>>>

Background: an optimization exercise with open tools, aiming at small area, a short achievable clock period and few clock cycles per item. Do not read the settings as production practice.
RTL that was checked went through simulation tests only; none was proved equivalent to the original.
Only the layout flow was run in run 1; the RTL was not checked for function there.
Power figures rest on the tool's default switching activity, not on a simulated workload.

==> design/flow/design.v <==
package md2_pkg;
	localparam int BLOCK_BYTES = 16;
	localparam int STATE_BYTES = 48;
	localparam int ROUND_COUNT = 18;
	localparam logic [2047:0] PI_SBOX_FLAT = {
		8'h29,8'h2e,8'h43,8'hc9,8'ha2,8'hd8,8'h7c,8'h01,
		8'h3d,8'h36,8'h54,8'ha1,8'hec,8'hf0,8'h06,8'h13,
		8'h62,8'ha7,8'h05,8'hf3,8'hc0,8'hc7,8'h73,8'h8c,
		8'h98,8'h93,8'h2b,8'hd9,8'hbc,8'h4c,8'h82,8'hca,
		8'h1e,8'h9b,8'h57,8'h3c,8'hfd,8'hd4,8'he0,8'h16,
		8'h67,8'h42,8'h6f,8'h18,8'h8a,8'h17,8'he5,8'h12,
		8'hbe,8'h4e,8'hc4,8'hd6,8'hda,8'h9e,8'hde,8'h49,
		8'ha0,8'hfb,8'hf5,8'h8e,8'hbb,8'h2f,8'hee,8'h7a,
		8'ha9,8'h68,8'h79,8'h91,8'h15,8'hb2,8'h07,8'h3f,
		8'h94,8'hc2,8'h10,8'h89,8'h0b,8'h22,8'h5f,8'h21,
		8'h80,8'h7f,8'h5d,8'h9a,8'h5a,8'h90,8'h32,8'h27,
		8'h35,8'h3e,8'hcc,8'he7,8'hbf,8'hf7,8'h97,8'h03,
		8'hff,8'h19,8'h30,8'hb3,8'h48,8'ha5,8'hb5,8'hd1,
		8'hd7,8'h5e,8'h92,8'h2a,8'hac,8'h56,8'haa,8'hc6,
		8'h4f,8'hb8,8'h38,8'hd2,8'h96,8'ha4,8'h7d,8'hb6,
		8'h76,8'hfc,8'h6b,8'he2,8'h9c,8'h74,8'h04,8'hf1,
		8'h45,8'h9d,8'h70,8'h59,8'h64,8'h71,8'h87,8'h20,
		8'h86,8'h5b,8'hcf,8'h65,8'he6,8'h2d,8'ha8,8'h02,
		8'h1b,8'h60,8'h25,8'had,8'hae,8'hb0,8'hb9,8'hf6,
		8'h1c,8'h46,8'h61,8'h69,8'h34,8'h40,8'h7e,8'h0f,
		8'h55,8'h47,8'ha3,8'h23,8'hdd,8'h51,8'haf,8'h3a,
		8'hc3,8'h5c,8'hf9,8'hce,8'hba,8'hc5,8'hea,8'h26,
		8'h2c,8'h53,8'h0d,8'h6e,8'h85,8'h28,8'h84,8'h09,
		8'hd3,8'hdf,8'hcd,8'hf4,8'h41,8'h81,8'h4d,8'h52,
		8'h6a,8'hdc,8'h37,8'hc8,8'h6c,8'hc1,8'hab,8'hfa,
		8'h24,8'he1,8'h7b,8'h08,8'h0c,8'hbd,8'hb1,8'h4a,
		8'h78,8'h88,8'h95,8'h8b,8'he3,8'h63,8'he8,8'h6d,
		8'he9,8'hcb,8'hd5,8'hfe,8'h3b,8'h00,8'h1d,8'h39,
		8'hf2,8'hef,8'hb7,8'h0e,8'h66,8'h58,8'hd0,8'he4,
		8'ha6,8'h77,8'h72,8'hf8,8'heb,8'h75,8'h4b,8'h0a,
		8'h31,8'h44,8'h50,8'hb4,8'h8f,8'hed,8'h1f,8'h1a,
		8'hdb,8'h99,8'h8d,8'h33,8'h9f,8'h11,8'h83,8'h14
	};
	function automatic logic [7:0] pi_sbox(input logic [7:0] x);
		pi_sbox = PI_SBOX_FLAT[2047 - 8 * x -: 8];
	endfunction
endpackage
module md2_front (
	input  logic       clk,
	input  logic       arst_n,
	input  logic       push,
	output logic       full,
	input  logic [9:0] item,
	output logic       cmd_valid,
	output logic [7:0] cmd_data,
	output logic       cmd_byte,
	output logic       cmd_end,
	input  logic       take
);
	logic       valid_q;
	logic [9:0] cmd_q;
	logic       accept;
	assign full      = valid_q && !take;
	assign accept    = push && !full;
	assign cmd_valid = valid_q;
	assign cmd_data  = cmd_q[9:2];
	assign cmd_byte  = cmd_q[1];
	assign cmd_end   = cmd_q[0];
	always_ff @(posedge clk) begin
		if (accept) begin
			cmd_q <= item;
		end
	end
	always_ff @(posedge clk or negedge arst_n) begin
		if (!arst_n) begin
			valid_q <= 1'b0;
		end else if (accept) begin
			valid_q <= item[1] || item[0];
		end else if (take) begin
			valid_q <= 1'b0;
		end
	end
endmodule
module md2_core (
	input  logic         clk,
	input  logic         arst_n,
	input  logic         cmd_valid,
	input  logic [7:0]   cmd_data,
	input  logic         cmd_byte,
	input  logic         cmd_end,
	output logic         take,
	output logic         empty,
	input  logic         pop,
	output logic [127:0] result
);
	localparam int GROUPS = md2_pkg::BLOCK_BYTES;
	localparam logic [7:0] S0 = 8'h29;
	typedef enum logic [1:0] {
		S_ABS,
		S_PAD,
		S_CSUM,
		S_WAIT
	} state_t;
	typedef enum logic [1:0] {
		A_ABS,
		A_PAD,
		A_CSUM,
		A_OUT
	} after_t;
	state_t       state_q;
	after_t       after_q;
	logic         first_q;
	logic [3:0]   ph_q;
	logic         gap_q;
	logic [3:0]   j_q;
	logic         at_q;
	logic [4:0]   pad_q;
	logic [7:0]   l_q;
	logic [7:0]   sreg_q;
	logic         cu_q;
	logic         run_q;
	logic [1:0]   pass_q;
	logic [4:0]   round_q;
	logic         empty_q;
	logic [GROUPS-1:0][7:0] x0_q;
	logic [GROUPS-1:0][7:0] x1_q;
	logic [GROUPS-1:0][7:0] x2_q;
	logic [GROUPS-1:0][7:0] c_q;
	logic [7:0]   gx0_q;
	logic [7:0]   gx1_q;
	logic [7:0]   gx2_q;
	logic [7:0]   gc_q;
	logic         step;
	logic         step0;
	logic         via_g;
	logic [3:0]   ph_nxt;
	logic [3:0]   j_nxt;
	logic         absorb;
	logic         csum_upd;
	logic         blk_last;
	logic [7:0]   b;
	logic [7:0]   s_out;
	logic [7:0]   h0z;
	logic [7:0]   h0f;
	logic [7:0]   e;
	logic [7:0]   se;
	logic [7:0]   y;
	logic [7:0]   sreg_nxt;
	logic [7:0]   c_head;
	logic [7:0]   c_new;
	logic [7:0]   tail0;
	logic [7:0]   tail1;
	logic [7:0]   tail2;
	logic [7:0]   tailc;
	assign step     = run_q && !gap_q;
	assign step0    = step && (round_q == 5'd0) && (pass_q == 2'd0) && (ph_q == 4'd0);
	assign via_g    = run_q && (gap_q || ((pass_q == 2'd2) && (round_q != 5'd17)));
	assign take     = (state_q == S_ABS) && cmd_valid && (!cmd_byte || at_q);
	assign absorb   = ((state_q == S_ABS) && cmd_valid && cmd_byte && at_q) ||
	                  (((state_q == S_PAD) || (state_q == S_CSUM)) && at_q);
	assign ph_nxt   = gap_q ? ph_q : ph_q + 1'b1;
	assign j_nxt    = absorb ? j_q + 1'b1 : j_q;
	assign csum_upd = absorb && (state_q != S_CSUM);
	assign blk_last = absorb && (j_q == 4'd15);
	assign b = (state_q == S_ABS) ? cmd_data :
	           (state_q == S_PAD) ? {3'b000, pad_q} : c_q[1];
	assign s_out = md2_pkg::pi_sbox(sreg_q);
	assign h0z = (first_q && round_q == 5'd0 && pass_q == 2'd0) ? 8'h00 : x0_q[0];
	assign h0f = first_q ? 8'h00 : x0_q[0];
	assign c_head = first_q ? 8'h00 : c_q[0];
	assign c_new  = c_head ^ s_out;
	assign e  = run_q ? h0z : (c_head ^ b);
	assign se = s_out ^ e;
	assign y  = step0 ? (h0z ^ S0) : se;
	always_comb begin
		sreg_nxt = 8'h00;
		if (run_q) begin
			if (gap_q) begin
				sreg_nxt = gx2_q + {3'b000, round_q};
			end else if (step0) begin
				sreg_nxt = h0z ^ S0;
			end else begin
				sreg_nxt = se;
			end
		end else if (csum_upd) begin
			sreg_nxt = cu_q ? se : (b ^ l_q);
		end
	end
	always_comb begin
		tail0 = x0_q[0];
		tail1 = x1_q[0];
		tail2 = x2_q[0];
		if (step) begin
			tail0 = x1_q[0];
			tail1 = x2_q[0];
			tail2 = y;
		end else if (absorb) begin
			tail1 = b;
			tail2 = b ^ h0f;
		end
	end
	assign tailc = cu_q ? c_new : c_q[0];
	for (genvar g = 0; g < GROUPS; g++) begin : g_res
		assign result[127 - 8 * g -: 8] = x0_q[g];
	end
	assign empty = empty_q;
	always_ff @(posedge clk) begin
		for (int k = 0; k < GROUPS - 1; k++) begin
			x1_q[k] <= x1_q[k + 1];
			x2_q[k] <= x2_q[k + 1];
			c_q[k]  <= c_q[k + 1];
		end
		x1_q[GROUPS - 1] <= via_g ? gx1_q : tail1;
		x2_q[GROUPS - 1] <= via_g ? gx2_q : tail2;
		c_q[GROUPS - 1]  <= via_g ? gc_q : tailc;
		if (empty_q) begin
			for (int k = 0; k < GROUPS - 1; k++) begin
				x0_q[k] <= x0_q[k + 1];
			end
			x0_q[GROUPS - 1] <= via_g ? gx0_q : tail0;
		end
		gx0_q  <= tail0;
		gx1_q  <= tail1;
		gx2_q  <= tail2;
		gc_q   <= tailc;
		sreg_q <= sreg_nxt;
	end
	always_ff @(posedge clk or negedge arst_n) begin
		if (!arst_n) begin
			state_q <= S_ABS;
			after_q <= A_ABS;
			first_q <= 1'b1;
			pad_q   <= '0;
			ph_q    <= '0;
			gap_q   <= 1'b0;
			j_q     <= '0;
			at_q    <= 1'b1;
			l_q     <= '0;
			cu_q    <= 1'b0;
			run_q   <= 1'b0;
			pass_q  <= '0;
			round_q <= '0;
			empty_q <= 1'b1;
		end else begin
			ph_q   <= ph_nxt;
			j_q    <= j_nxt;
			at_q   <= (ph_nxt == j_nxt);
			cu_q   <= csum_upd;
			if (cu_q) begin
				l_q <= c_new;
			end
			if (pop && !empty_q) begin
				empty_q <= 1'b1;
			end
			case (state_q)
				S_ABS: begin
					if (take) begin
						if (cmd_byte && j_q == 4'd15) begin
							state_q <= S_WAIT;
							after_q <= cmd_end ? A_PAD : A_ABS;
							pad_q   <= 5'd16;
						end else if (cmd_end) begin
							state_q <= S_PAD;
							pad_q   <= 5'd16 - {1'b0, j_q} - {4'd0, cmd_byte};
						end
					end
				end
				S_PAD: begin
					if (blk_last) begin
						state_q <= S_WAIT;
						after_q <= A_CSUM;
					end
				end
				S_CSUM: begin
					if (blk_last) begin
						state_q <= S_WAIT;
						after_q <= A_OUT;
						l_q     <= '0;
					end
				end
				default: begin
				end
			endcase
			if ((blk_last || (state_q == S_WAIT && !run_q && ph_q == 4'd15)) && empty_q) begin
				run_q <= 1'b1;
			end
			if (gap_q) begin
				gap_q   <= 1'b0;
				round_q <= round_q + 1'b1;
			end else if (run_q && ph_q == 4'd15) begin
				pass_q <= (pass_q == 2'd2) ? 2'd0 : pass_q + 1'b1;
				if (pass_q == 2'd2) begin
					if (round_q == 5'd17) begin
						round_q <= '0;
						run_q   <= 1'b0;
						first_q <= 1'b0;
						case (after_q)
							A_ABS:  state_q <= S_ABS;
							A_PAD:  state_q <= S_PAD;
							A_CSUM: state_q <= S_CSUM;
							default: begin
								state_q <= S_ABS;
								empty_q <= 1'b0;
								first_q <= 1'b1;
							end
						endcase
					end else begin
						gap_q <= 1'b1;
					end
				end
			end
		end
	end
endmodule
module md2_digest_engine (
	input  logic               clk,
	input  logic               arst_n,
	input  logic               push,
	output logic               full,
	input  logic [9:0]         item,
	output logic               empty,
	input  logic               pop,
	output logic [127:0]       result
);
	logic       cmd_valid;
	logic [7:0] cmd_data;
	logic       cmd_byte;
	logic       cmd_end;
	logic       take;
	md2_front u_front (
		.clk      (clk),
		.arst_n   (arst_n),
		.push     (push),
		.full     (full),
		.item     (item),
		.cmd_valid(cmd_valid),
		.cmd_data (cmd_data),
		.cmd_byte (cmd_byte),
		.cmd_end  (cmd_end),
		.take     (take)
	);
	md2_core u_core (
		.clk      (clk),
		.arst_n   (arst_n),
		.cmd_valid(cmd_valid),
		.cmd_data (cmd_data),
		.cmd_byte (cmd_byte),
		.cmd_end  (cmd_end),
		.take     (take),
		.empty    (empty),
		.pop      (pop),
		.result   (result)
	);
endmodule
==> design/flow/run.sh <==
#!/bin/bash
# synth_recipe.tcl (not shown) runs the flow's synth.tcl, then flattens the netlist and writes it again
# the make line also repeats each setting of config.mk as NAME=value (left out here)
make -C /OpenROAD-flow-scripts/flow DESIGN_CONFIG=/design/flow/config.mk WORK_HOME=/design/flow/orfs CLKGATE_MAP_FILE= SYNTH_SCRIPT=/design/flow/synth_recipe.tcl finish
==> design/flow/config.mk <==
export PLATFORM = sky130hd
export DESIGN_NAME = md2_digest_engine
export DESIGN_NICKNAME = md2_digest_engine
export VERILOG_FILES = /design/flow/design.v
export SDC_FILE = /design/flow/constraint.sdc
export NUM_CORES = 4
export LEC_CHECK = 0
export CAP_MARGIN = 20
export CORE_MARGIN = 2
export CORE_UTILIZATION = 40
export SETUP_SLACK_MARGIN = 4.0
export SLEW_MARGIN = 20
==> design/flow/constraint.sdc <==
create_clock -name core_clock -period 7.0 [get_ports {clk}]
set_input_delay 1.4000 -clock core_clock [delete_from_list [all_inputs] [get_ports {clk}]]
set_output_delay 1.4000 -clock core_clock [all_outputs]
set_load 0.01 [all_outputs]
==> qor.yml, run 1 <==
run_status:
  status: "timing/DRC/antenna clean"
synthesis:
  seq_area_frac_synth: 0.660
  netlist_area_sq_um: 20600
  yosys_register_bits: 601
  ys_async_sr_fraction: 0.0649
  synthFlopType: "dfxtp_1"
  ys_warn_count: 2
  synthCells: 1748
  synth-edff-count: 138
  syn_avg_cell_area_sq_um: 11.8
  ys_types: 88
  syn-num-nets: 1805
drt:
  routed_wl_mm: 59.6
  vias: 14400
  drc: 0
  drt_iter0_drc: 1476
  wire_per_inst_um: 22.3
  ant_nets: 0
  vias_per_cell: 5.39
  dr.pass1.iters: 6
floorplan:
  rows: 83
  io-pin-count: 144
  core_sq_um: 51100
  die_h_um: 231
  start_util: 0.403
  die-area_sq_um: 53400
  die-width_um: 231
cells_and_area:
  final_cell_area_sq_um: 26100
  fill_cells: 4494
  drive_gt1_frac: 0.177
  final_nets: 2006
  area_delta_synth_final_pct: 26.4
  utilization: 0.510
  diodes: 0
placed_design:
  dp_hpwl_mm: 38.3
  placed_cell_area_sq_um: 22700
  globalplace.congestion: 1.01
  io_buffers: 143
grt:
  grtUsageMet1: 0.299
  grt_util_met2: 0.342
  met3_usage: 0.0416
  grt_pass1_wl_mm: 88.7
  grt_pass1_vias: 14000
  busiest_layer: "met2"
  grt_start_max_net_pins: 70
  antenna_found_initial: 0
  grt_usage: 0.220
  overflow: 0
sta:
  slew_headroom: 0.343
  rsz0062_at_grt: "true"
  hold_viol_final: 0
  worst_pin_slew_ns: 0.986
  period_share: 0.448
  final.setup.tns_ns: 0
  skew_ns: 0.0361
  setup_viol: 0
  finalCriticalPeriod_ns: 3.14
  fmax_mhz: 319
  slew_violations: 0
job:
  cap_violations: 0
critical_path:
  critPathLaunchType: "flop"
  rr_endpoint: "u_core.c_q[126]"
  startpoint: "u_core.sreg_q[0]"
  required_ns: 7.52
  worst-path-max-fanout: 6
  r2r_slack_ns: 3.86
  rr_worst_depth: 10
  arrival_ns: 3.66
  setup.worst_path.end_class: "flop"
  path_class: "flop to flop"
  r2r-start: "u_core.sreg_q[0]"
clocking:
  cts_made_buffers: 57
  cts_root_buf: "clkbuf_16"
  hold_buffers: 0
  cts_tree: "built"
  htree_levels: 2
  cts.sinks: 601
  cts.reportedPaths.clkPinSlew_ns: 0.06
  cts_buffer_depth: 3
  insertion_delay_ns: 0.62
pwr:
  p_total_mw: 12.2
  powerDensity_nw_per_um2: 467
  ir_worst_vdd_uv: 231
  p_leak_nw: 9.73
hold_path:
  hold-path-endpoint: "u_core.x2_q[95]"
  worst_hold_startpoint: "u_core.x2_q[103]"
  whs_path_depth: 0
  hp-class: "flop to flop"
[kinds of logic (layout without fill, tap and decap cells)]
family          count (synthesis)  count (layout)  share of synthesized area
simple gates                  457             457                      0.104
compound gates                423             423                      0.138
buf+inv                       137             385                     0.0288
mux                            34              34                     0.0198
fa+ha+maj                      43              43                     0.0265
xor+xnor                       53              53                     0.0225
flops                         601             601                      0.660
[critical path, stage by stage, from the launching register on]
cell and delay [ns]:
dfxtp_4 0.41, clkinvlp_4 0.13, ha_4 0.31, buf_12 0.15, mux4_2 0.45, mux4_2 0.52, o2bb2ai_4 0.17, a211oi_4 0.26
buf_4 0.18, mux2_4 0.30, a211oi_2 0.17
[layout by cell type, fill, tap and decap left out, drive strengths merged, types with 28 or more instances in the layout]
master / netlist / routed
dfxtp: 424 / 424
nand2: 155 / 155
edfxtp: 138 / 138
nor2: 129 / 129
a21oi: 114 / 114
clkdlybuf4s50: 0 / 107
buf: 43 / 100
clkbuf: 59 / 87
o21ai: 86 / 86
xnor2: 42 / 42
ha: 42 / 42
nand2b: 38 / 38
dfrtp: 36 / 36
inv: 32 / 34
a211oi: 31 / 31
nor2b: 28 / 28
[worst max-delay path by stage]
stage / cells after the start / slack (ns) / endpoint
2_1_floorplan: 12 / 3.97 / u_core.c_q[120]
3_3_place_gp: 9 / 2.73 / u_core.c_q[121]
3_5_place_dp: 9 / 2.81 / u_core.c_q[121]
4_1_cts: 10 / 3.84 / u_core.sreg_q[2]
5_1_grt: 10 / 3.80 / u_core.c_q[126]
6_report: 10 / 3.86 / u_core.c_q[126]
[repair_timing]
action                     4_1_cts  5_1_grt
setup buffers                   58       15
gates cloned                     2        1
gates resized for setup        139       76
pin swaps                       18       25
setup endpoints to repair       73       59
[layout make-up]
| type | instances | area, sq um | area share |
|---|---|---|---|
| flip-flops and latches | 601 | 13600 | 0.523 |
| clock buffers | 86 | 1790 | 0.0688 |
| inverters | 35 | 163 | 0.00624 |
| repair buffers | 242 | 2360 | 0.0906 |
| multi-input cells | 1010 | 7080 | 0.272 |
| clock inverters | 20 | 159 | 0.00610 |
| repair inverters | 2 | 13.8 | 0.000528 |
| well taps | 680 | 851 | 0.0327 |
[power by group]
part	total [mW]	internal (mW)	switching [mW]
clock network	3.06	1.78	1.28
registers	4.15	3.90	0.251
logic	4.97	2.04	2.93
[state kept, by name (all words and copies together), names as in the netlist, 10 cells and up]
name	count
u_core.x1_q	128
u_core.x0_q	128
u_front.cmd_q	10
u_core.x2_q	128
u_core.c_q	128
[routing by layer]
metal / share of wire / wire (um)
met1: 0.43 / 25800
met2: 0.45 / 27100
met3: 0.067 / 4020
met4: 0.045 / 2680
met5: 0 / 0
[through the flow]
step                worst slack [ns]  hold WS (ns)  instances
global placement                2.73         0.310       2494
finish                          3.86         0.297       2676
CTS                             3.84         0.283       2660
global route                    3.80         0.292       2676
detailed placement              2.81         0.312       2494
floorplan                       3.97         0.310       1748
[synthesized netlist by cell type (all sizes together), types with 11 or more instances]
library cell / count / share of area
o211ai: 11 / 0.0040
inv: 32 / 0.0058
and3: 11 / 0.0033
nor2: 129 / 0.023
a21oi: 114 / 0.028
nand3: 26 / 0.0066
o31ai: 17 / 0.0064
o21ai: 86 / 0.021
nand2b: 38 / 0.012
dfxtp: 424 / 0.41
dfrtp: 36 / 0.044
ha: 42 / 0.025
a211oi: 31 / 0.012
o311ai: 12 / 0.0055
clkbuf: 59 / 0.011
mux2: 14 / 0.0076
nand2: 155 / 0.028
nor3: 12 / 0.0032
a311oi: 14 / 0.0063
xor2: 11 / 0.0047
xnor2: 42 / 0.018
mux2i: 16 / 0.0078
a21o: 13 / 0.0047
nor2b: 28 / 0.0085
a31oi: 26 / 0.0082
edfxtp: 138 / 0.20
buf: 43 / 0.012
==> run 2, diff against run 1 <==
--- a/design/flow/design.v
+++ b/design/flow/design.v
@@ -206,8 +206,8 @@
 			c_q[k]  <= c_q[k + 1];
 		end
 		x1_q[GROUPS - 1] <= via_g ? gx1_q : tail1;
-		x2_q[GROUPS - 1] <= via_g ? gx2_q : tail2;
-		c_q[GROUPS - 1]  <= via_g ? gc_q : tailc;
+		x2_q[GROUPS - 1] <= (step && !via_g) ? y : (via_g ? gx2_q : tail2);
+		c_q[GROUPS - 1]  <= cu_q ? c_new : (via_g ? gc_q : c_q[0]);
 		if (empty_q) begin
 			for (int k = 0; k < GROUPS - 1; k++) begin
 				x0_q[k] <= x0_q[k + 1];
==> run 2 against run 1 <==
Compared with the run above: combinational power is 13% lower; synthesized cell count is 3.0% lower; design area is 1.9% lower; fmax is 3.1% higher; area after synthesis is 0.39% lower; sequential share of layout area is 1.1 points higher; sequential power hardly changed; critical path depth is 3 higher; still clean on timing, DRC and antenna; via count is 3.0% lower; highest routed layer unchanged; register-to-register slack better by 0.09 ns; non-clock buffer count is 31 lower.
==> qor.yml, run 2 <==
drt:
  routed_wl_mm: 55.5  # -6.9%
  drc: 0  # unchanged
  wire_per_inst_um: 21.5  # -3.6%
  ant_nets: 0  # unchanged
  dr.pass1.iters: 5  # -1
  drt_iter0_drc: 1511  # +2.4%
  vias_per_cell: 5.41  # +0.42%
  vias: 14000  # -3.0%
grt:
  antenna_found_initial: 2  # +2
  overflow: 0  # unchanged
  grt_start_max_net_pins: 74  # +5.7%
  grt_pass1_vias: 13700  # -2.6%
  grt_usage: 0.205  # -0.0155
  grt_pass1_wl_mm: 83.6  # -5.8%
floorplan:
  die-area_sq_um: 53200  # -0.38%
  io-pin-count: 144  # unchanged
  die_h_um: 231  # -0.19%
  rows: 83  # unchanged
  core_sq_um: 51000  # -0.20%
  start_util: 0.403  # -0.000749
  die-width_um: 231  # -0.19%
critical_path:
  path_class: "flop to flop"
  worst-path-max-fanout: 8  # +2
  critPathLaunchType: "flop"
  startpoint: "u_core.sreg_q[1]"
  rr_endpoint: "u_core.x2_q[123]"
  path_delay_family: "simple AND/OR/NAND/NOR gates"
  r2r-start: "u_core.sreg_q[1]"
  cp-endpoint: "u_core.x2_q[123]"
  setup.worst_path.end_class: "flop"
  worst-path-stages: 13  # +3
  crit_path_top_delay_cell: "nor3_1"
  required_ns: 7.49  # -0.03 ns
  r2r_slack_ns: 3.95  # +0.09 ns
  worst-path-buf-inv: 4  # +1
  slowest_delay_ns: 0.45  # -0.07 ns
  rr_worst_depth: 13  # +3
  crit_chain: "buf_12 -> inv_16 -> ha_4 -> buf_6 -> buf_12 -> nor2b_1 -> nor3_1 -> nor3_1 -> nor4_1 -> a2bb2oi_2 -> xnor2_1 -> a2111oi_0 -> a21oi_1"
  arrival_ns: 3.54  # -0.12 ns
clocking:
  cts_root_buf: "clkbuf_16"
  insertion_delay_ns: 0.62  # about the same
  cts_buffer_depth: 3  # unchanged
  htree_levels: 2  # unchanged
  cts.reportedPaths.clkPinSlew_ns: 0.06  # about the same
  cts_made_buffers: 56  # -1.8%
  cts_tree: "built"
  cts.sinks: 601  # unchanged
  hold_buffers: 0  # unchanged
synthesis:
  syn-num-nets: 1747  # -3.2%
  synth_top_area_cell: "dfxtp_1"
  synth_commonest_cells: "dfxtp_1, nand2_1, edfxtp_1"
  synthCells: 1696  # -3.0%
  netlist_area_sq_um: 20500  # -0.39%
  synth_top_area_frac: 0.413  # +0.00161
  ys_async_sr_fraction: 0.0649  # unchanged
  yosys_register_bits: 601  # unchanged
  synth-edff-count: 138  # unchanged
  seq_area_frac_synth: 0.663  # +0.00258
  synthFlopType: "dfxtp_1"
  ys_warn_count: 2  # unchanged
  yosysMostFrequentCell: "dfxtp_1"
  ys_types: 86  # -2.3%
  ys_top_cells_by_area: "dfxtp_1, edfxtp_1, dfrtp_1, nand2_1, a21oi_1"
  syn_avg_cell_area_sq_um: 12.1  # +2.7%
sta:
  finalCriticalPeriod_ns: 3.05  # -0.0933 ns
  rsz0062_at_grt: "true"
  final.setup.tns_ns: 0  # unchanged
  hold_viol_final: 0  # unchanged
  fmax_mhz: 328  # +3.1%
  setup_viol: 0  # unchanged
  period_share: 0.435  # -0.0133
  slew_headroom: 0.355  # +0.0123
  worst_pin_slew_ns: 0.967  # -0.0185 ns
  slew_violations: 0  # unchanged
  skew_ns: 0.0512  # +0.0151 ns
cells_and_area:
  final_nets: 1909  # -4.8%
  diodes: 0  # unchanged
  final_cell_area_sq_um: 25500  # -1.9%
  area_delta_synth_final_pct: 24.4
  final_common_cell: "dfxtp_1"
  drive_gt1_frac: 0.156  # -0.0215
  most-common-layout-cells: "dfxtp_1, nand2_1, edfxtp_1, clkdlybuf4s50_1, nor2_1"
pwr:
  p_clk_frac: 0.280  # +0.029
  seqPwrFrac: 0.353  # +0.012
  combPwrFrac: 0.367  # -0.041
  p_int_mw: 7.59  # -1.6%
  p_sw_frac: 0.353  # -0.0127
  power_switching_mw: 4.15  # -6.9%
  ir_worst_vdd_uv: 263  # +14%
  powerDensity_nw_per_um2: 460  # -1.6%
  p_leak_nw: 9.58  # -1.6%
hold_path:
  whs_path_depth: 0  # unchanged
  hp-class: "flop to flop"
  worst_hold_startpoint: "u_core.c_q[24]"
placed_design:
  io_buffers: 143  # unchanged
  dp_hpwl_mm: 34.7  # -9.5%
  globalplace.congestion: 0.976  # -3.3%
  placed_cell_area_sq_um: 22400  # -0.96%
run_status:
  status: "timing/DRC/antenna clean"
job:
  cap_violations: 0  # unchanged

<<<

— What you have to do —
The reply should hold only how many lines in the material include the word "gates".

— Response to the exercise —
5